Computational Science of Taxation
Full course description
The aim of Computational Science of Taxation is that students learn to think interdisciplinary between tax and technology. Computational science is a multidisciplinary field and it aims to understand complex systems by developing computational models and simulations. Computational taxation is to tax law what bioinformatics is to medicine and econometrics and business analytics are to economics. The focus question of this course is how computational models and methods may help to understand and improve the tax domain and complexity in taxation?
Students who successfully complete this course will be able to build bridges between the tax domain and the technology domain.
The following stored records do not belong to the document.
<file path="config.mk">
export PLATFORM = sky130hd
export DESIGN_NAME = cmd_router
export DESIGN_NICKNAME = d
export VERILOG_FILES = /design/src/rtl/cmdr_pkg.sv /design/src/rtl/route_table.sv /design/src/rtl/dispatch_decode.sv /design/src/rtl/cmd_router.sv
export SDC_FILE = /design/constraint.sdc
export NUM_CORES = 1
export LEC_CHECK = 0
export ABC_AREA = 1
export BUFFER_PORTS_ARGS = -buffer_cell sky130_fd_sc_hd__buf_2
export CAP_MARGIN = 40
export CORE_AREA = 5 5 227 229
export CTS_CLUSTER_DIAMETER = 50
export DETAILED_ROUTE_END_ITERATION = 10
export DIE_AREA = 0 0 232 234
export MAX_ROUTING_LAYER = met4
export PLACE_DENSITY = 0.87
export SYNTH_ARGS = -nofsm -noshare
export SYNTH_HDL_FRONTEND = slang
export SYNTH_HIERARCHICAL = 1
export SYNTH_SLANG_ARGS = --single-unit
</file>
<file path="constraint.sdc">
create_clock -name clk -period 11.75 [get_ports clk]
set_input_delay 2.35 -clock clk [delete_from_list [all_inputs] [get_ports clk]]
set_output_delay 2.35 -clock clk [all_outputs]
set_load 0.02 [all_outputs]
</file>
They will have the conceptual knowledge and personal competences to be able to co-create innovative computational tax solutions and work in multi-disciplinary teams of tax lawyers, business & public policy advisors, and computer and data scientists.
Course objectives
Upon successful completion of this course, a student is able to:
- Describe and explain major historical, current and future developments in computer science and their impact in the past or potential to reinvent the tax domain of the future.
- Explain taxation as a computational model:
- Translate taxation problems as computational models
- Describe, explain and apply the data science process;
- Describe and explain how computational models can assist in reasoning about taxation problems.
- Explain how computational tax models can be valorised in practice and/or have social impact.
This course is part of the national Tax and Technology series of courses organized by Maastricht University, Vrije Universiteit Amsterdam and Tilburg University. For more information, visit www.taxandtechnology.com.
This course has been made possible with a grant from the Fonds Tax & Technology.
Prerequisites
None
Recommended reading
Will be announced in Student Portal.